| Records provided |
== Segment start ==

**config.mk**
```make
export PLATFORM = sky130hd
export DESIGN_NAME = sound_sequencer_flat
export DESIGN_NICKNAME = d
export VERILOG_FILES = /design/src/rtl/sound_sequencer_if.sv /design/src/rtl/sound_sequencer.sv /design/src/flat_wrapper.sv
export SDC_FILE = /design/constraint.sdc
export NUM_CORES = 1
export LEC_CHECK = 0
export ABC_AREA = 1
export CORE_AREA = 10 10 81 83
export CTS_BUF_LIST = sky130_fd_sc_hd__clkbuf_8 sky130_fd_sc_hd__clkbuf_16
export CTS_CLUSTER_SIZE = 24
export DETAILED_ROUTE_END_ITERATION = 10
export DIE_AREA = 0 0 91 93
export PLACE_DENSITY = 0.78
export SLEW_MARGIN = 5
export SYNTH_ARGS = -nofsm -noshare
export SYNTH_HDL_FRONTEND = slang
export SYNTH_SLANG_ARGS = --single-unit
```
**constraint.sdc**
```tcl
create_clock -name clk -period 4.4 [get_ports clk]
set_input_delay 0.88 -clock clk [delete_from_list [all_inputs] [get_ports clk]]
set_output_delay 0.88 -clock clk [all_outputs]
set_load 0.02 [all_outputs]
```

== Segment end ==

| What is being asked |
Please restate the material above exactly, line by line.

| Result of this exercise |
**config.mk**
```make
export PLATFORM = sky130hd
export DESIGN_NAME = sound_sequencer_flat
export DESIGN_NICKNAME = d
export VERILOG_FILES = /design/src/rtl/sound_sequencer_if.sv /design/src/rtl/sound_sequencer.sv /design/src/flat_wrapper.sv
export SDC_FILE = /design/constraint.sdc
export NUM_CORES = 1
export LEC_CHECK = 0
export ABC_AREA = 1
export CORE_AREA = 10 10 81 83
export CTS_BUF_LIST = sky130_fd_sc_hd__clkbuf_8 sky130_fd_sc_hd__clkbuf_16
export CTS_CLUSTER_SIZE = 24
export DETAILED_ROUTE_END_ITERATION = 10
export DIE_AREA = 0 0 91 93
export PLACE_DENSITY = 0.78
export SLEW_MARGIN = 5
export SYNTH_ARGS = -nofsm -noshare
export SYNTH_HDL_FRONTEND = slang
export SYNTH_SLANG_ARGS = --single-unit
```
**constraint.sdc**
```tcl
create_clock -name clk -period 4.4 [get_ports clk]
set_input_delay 0.88 -clock clk [delete_from_list [all_inputs] [get_ports clk]]
set_output_delay 0.88 -clock clk [all_outputs]
set_load 0.02 [all_outputs]
```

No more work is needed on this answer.